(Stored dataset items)
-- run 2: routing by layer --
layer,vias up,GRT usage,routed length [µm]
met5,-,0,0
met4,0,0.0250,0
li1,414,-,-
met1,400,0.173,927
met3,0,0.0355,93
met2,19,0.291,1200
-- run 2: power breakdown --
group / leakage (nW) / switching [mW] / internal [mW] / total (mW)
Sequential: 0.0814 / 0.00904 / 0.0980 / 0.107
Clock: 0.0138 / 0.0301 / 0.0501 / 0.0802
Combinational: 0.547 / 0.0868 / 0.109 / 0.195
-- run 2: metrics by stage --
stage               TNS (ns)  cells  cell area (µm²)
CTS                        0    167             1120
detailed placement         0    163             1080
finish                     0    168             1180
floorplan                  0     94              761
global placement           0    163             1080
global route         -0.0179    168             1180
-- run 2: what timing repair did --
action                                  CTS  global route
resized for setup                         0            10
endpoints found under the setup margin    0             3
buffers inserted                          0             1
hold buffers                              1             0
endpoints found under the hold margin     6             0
<file path="config.mk">
export PLATFORM = sky130hd
export DESIGN_NAME = keyed_cfg_port
export DESIGN_NICKNAME = d
export VERILOG_FILES = /design/src/rtl/keyed_cfg_port.sv
export SDC_FILE = /design/constraint.sdc
export NUM_CORES = 1
export LEC_CHECK = 0
export ABC_AREA = 0
export BUFFER_PORTS_ARGS = -buffer_cell sky130_fd_sc_hd__buf_2
export CAP_MARGIN = 30
export CORE_ASPECT_RATIO = 1.4
export CORE_UTILIZATION = 35
export CTS_CLUSTER_SIZE = 30
export DETAILED_ROUTE_END_ITERATION = 16
export GPL_ROUTABILITY_DRIVEN = 0
export SLEW_MARGIN = 20
export SYNTH_ARGS = -nofsm -noshare
export SYNTH_HDL_FRONTEND = slang
export SYNTH_SLANG_ARGS = --single-unit
</file>
<file path="constraint.sdc">
create_clock -name clk -period 5.8 [get_ports clk]
set_clock_uncertainty 0.1 [all_clocks]
set_input_delay 0.29 -clock clk [delete_from_list [all_inputs] [get_ports clk]]
set_output_delay 0.29 -clock clk [all_outputs]
set_load 0.02 [all_outputs]
</file>
<file path="src/rtl/keyed_cfg_port.sv">
module keyed_cfg_port #(
  parameter int          NUM_BANKS = 10,
  parameter int          BANK_REGS = 8,
  parameter logic [7:0]  DEV_ID    = 8'h52,
  parameter logic [7:0]  DEV_REV   = 8'h17,
  parameter logic [15:0] BASE_LO   = 16'h002E,
  parameter logic [15:0] BASE_HI   = 16'h004E
) (
  input  logic                             clk,
  input  logic                             rst_n,
  input  logic [15:0]                      io_addr,
  input  logic                             io_wr,
  input  logic                             io_rd,
  input  logic [7:0]                       io_wdata,
  output logic [7:0]                       io_rdata,
  input  logic                             base_sel,
  output logic                             cfg_open,
  output logic [7:0]                       ldn,
  output logic [NUM_BANKS-1:0]             dev_active,
  output logic [NUM_BANKS*BANK_REGS*8-1:0] dev_cfg
);
  localparam logic [7:0] KEY_OPEN  = 8'h87;
  localparam logic [7:0] KEY_CLOSE = 8'hAA;
  localparam logic [7:0] A_LDN     = 8'h07;
  localparam logic [7:0] A_ID      = 8'h20;
  localparam logic [7:0] A_REV     = 8'h21;
  localparam logic [7:0] A_MISC    = 8'h26;
  localparam logic [7:0] A_ACT     = 8'h30;
  localparam int         CFG_LO    = 240;
  localparam int         LW        = (NUM_BANKS > 1) ? $clog2(NUM_BANKS) : 1;
  localparam int         OW        = (BANK_REGS > 1) ? $clog2(BANK_REGS) : 1;

  typedef enum logic [1:0] {S_IDLE, S_HALF, S_OPEN} key_st_t;

  key_st_t     st_q;
  logic [7:0]  index_q;
  logic [7:0]  ldn_q;
  logic [7:0]  misc_q;
  logic [NUM_BANKS-1:0] act_q;
  logic [7:0]  mem_q [NUM_BANKS][BANK_REGS];

  logic [15:0] base;
  logic        hit, idx_wr, dat_wr, bank_ok, bank_reg;
  logic [LW-1:0] bank;
  logic [7:0]  off_full;
  logic [OW-1:0] off;

  assign base     = base_sel ? BASE_HI : BASE_LO;
  assign hit      = (io_addr[15:1] == base[15:1]);
  assign idx_wr   = io_wr && hit && !io_addr[0];
  assign dat_wr   = io_wr && hit && io_addr[0] && (st_q == S_OPEN);
  assign bank_ok  = (int'(ldn_q) < NUM_BANKS);
  assign bank     = ldn_q[LW-1:0];
  assign bank_reg = (int'(index_q) >= CFG_LO) && (int'(index_q) < CFG_LO + BANK_REGS);
  assign off_full = index_q - 8'(CFG_LO);
  assign off      = off_full[OW-1:0];

  assign cfg_open   = (st_q == S_OPEN);
  assign ldn        = ldn_q;
  assign dev_active = act_q;

  for (genvar b = 0; b < NUM_BANKS; b++) begin : g_bank
    for (genvar r = 0; r < BANK_REGS; r++) begin : g_reg
      assign dev_cfg[(b*BANK_REGS+r)*8 +: 8] = mem_q[b][r];
    end
  end

  always_ff @(posedge clk or negedge rst_n) begin
    if (!rst_n) begin
      st_q    <= S_IDLE;
      index_q <= '0;
      ldn_q   <= '0;
      misc_q  <= '0;
      act_q   <= '0;
      for (int b = 0; b < NUM_BANKS; b++)
        for (int r = 0; r < BANK_REGS; r++)
          mem_q[b][r] <= '0;
    end else begin
      if (idx_wr) begin
        case (st_q)
          S_IDLE: st_q <= (io_wdata == KEY_OPEN) ? S_HALF : S_IDLE;
          S_HALF: st_q <= (io_wdata == KEY_OPEN) ? S_OPEN : S_IDLE;
          default: begin
            if (io_wdata == KEY_CLOSE) st_q <= S_IDLE;
            else index_q <= io_wdata;
          end
        endcase
      end
      if (dat_wr) begin
        if (index_q == A_LDN) ldn_q <= io_wdata;
        else if (index_q == A_MISC) misc_q <= io_wdata;
        else if (index_q == A_ACT) begin
          if (bank_ok) act_q[bank] <= io_wdata[0];
        end else if (bank_reg && bank_ok) mem_q[bank][off] <= io_wdata;
      end
    end
  end

  always_comb begin
    io_rdata = 8'hFF;
    if (io_rd && hit && st_q == S_OPEN) begin
      if (!io_addr[0]) io_rdata = index_q;
      else begin
        case (index_q)
          A_LDN:  io_rdata = ldn_q;
          A_ID:   io_rdata = DEV_ID;
          A_REV:  io_rdata = DEV_REV;
          A_MISC: io_rdata = {misc_q[7], base_sel, misc_q[5:0]};
          A_ACT:  io_rdata = bank_ok ? {7'b0, act_q[bank]} : 8'h00;
          default: io_rdata = (bank_reg && bank_ok) ? mem_q[bank][off] : 8'h00;
        endcase
      end
    end
  end
endmodule


</file>
# Word-level counts from Yosys, hierarchy flattened
# Index checks and enable logic that the tools add are counted.
[totals]
output_inout_bits = 667
wordCells = 159
reg_bits = 676
inputBits = 29
[classes]
order_cmp = 9
n_bitwise = 7
eq_ne = 10
reduce_logical = 21
addsub = 1
mux = 26
[op_table]
columns = ["cell", "count"]
rows = [
  ["$bwmux W640", 1],
  ["$bmux W64 S4", 1],
  ["$demux W64 S4", 1],
  ["$mux W64", 3],
  ["$mux W8", 6],
  ["$pmux W8 S5", 1],
  ["$eq A8 B6 Y1 const B", 4],
  ["$bmux W8 S3", 1],
  ["$demux W8 S3", 1],
  ["$eq A8 B8 Y1 const B", 2],
  ["$eq A15 B6 Y1", 1],
  ["$logic_and A1 B1 Y1", 11],
  ["$bwmux W10", 1],
  ["$reduce_and A5 Y1", 2],
  ["$eq A8 B3 Y1 const B", 1],
  ["$ge A8 B8 Y1 const B", 1],
  ["$lt A8 B4 Y1 const B", 1],
  ["$lt A8 B8 Y1 const B", 1],
  ["$mux W7", 1],
  ["$reduce_and A3 Y1", 2],
  ["$ge A5 B5 Y1 const B", 1],
  ["$lt A4 B5 Y1 const B", 1],
  ["$lt A5 B1 Y1 const B", 1],
  ["$not A1 Y1", 5],
  ["other kinds (18)", 23],
]

# Longest topological paths before layout
[depth]
word_depth = 11
ltp_mapped = 11

# Least setup slack after synthesis
# OpenSTA, ideal clock, no wires.
[synth_path]
kind = "reg2out"
startpoint = "register ldn_q[0], in the netlist ldn[0]"
endpoint = "output io_rdata[0]"
required_time_ns = 5.410
stages_incl_launch_ff = 9
n_path_buf = 3
arrival_ns = 2.874
path_slack_ns = 2.536
path_cell_list = "dfrtp_1 -> buf_4 -> buf_4 -> buf_1 -> mux4_2 -> a211oi_1 -> o22ai_1 -> nor4_1 -> o221ai_1"
[synth_between]
elab_chain_len = 11
[synth_lines]
columns = ["element", "line_no", "rtl"]
rows = [
  ["from (decl)", "37", "logic [7:0] ldn_q;"],
  ["from (signal assigned)", "90", "if (index_q == A_LDN) ldn_q <= io_wdata;"],
  ["$not A4 Y5 (implied by the code)", "110", "default: io_rdata = (bank_reg && bank_ok) ? mem_q[bank][off] : 8'h00;"],
  ["$bmux W64 S4", "110", ""],
  ["$mux W64 (implied by the code) (2 in series)", "110", ""],
  ["$bmux W8 S3", "110", ""],
  ["$mux W8 (implied by the code) (2 in series)", "110", ""],
  ["$mux W8", "110", ""],
  ["$pmux W8 S5 (*)", "104", "case (index_q)"],
  ["$mux W8 (*)", "102", "if (!io_addr[0]) io_rdata = index_q;"],
  ["$mux W8 (*)", "101", "if (io_rd && hit && st_q == S_OPEN) begin"],
  ["to (decl)", "15", "output logic [7:0] io_rdata,"],
]
# Mark *: on every way between the ends. The rest lies on a longest branch, timed or not. The select of a mux whose other input is x is not followed.

# Worst setup path after layout
[layout_path]
startpoint = "register ldn_q[1], in the netlist ldn[1]"
endpoint = "output io_rdata[4]"
[layout_between]
elab_chain_len = 11
[layout_lines]
columns = ["element", "line_no"]
rows = [
  ["$not A4 Y5 (implied by the code)", "110"],
  ["$bmux W64 S4", "110"],
  ["$mux W64 (implied by the code) (2 in series)", "110"],
  ["$bmux W8 S3", "110"],
  ["$mux W8 (implied by the code) (2 in series)", "110"],
  ["$mux W8 (*)", "110"],
  ["$pmux W8 S5 (*)", "104"],
  ["$mux W8 (*)", "102"],
  ["$mux W8 (*)", "101"],
]
# Marks and branches as above.

==> flow_summary.toml <==
[placed_design]
dp_hpwl_mm = 108
port_buffers = 695
post-place-ws_ns = 1.38
place_area_um2 = 38400

[cts]
cts_tree = "yes"
cts_hold_buf = 2
htree_levels = 3
clk_latency_ns = 0.65
cts_setup_buffers = 0
cts_max_path_buffers = 3
cts_resized = 0
cts.sinks = 675
cts-root-buf = "clkbuf_16"
clkTransAtPathRegs_ns = 0.06
cts_made_buffers = 74

[yosys]
async_flop_share_pct = 100
yosysTopAreaCellShare_pct = 50.1
synth_area_leader_cell = "dfrtp_1"
synth_seq_cells = 675
synth_cells = 2249
ys_types = 69
syn_area_um2 = 33700
synthFlopType = "dfrtp_1"
synthTopCellsByArea = "dfrtp_1 50%, mux2_4 14%, mux2_2 12%, mux2i_1 5.6%, mux4_2 4.6%"
synth-edff-count = 0
syn_avg_cell_area_um2 = 15.0
ys_seq_area_share_pct = 50.1
yosysWarningCount = 0
syn-num-nets = 2278

[routing]
first_pass_iters = 6
final_antenna_net_count = 0
drcViolationCount = 0
routed_wl_mm = 145
vias_per_cell = 5.59
num_vias = 23400
drt_iter0_drc = 1917
wire_per_inst_um = 34.6

[power]
power_density_nw_per_um2 = 241
clock_power_share_pct = 49.8
switching_share_pct = 23.4
p_switching_mw = 2.31
p_comb_share_pct = 2.5
p_int_mw = 7.56
pwr-share-seq_pct = 47.7
power.leakage_nw = 22.9
power.total_mw = 9.87
vdd_drop_max_uv = 226

[final_layout]
final_area_um2 = 40900
syn_to_final_growth_pct = 21.2
drive_gt1_share_pct = 58.0
final_util_pct = 42.9
multi_input_area_um2 = 15900
final-seq-area_um2 = 16900
fill_cells = 8902
final_cell_mix = "686 x buf_2, 673 x dfrtp_1, 350 x mux2_2, 320 x mux2_4, 188 x mux2i_1"
num-nets-final = 2936
final_common_cell = "buf_2"

[worst_setup_path]
cp.arrival_ns = 4.66
cp.required_ns = 5.41
crit_path_end_kind = "output port"
crit_start = "ldn[1]$_DFFE_PN0P_"
r2r-start = "ldn[6]$_DFFE_PN0P_"
worstSetupPathType = "reg2out"
cp_max_fo = 48
cp-start-kind = "register"

[sta]
post-route-min-period_ns = 5.05
setup_viol = 0
hold_viol_final = 0
tightest_slew_ns = 1.08
relSlewSlack_pct = 27.9
fmax_mhz = 198
slew_viol_final = 0
rsz0062_at_grt = "no"
setup_tns_ns = 0
setup_ws_ns = 0.749
min_period_over_period_pct = 87.1

[floorplan]
initial_core_util_pct = 35.4
coreArea_um2 = 95400
die_y_um = 369
rows = 134
dieArea_um2 = 97600
fp.dieW_um = 264
ios = 696

[global_routing]
grt_util_all_layers_pct = 29.3
antenna_found_initial = 1
grt_max_degree = 176
first_global_vias = 23500
overflow = 0
grt_pass1_wl_mm = 200

[hold_path]
hp-class = "in2reg"
holdCritStartpoint = "io_wr"

[outcome]
status = "finished, final reports clean"

[job]
maxCapViolations = 0
==> per-stage QoR <==
stage | std cells | hold slack [ns]
detailed placement | 4053 | 0.322
global placement | 4049 | 0.347
CTS | 4187 | 0.0206
finish | 4192 | 0.0699
floorplan | 2249 | -0.106
global route | 4187 | 0.0644
==> synthesized netlist by cell type, types with 9 or more instances <==
master and number:
dfrtp_1 675, mux2_2 350, mux2_4 320, mux2i_1 188, clkbuf_1 91, o22ai_1 84
nor2_1 72, mux4_2 69, a211oi_1 51, nand2_8 40, buf_2 26, nand2_1 25
nand2_2 24, o21ai_0 23, nor2_4 17, buf_1 13, and2_1 12, clkbuf_8 11
nor4_1 10, o31ai_1 9
==> layer usage <==
layer,vias to the layer above,routed length [µm],GRT usage [%],part of all wire [%]
met4,0,5620,11.3,3.9
met5,-,0,0,0
met2,981,71500,49.3,49
met1,12500,58100,36.1,40
met3,209,9910,7.04,6.8
li1,9684,-,-,-
==> final cells by class <==
| class | count | share of cell area, % |
|---|---|---|
| inverters | 6 | 0.0551 |
| clock buffers | 98 | 5.10 |
| diodes | 5 | 0.0306 |
| well taps | 1224 | 3.75 |
| flip-flops and latches | 675 | 41.3 |
| repair buffers | 744 | 9.83 |
| multi-input cells | 1406 | 38.9 |
| clock inverters | 34 | 0.967 |
==> logic make-up (layout without fill, tap and decap cells) <==
family,after synthesis,after routing,share of synthesized area (%)
flops,675,675,50.1
other cells,0,5,0
buf+inv,168,882,2.78
compound gates,197,197,3.88
simple gates,281,281,7.11
mux,928,928,36.1
==> path summary, 6_finish.rpt <==
check	to	slack, ns	cells past startpoint
max	io_rdata[4]	0.75	7
min	st_q[1]$_DFFE_PN0P_	0.07	5
max reg2reg	dev_cfg[565]$_DFFE_PN0P_	1.83	7
min reg2reg	st_q[0]$_DFFE_PN0P_	0.39	1
max in group asynchronous	dev_cfg[66]$_DFFE_PN0P_	3.73	3
min in group asynchronous	dev_cfg[637]$_DFFE_PN0P_	0.20	2
==> registers in the layout (all words and copies together) (netlist names) <==
name	count
st_q	2
dev_active	10
misc_q	7
index_q	8
ldn	8
dev_cfg	640
==> critical path, stage by stage, from the launching register on <==
cell	delay [ns]
dfrtp_4	0.85
buf_4	0.79
mux4_2	0.47
a211oi_1	0.50
o22ai_1	0.21
or4_1	0.53
a211o_1	0.40
buf_2	0.20
==> power groups by stage <==
stage	clock network (mW)	logic (mW)	registers, mW
after floorplan	0	0.0737	4.80
after global placement	0	0.248	4.80
after detailed placement	0	0.252	4.80
after CTS	5.01	0.253	4.71
after global routing	5.17	0.268	4.71
final	4.92	0.245	4.71
(Power assumes the default switching activity.)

Problem statement -> Your answer should be the lines above, from the line containing "setup_viol = 0" up to and including the line containing "[hold_path]", reproduced exactly and with nothing else.

Written response ->
setup_viol = 0
hold_viol_final = 0
tightest_slew_ns = 1.08
relSlewSlack_pct = 27.9
fmax_mhz = 198
slew_viol_final = 0
rsz0062_at_grt = "no"
setup_tns_ns = 0
setup_ws_ns = 0.749
min_period_over_period_pct = 87.1

[floorplan]
initial_core_util_pct = 35.4
coreArea_um2 = 95400
die_y_um = 369
rows = 134
dieArea_um2 = 97600
fp.dieW_um = 264
ios = 696

[global_routing]
grt_util_all_layers_pct = 29.3
antenna_found_initial = 1
grt_max_degree = 176
first_global_vias = 23500
overflow = 0
grt_pass1_wl_mm = 200

[hold_path]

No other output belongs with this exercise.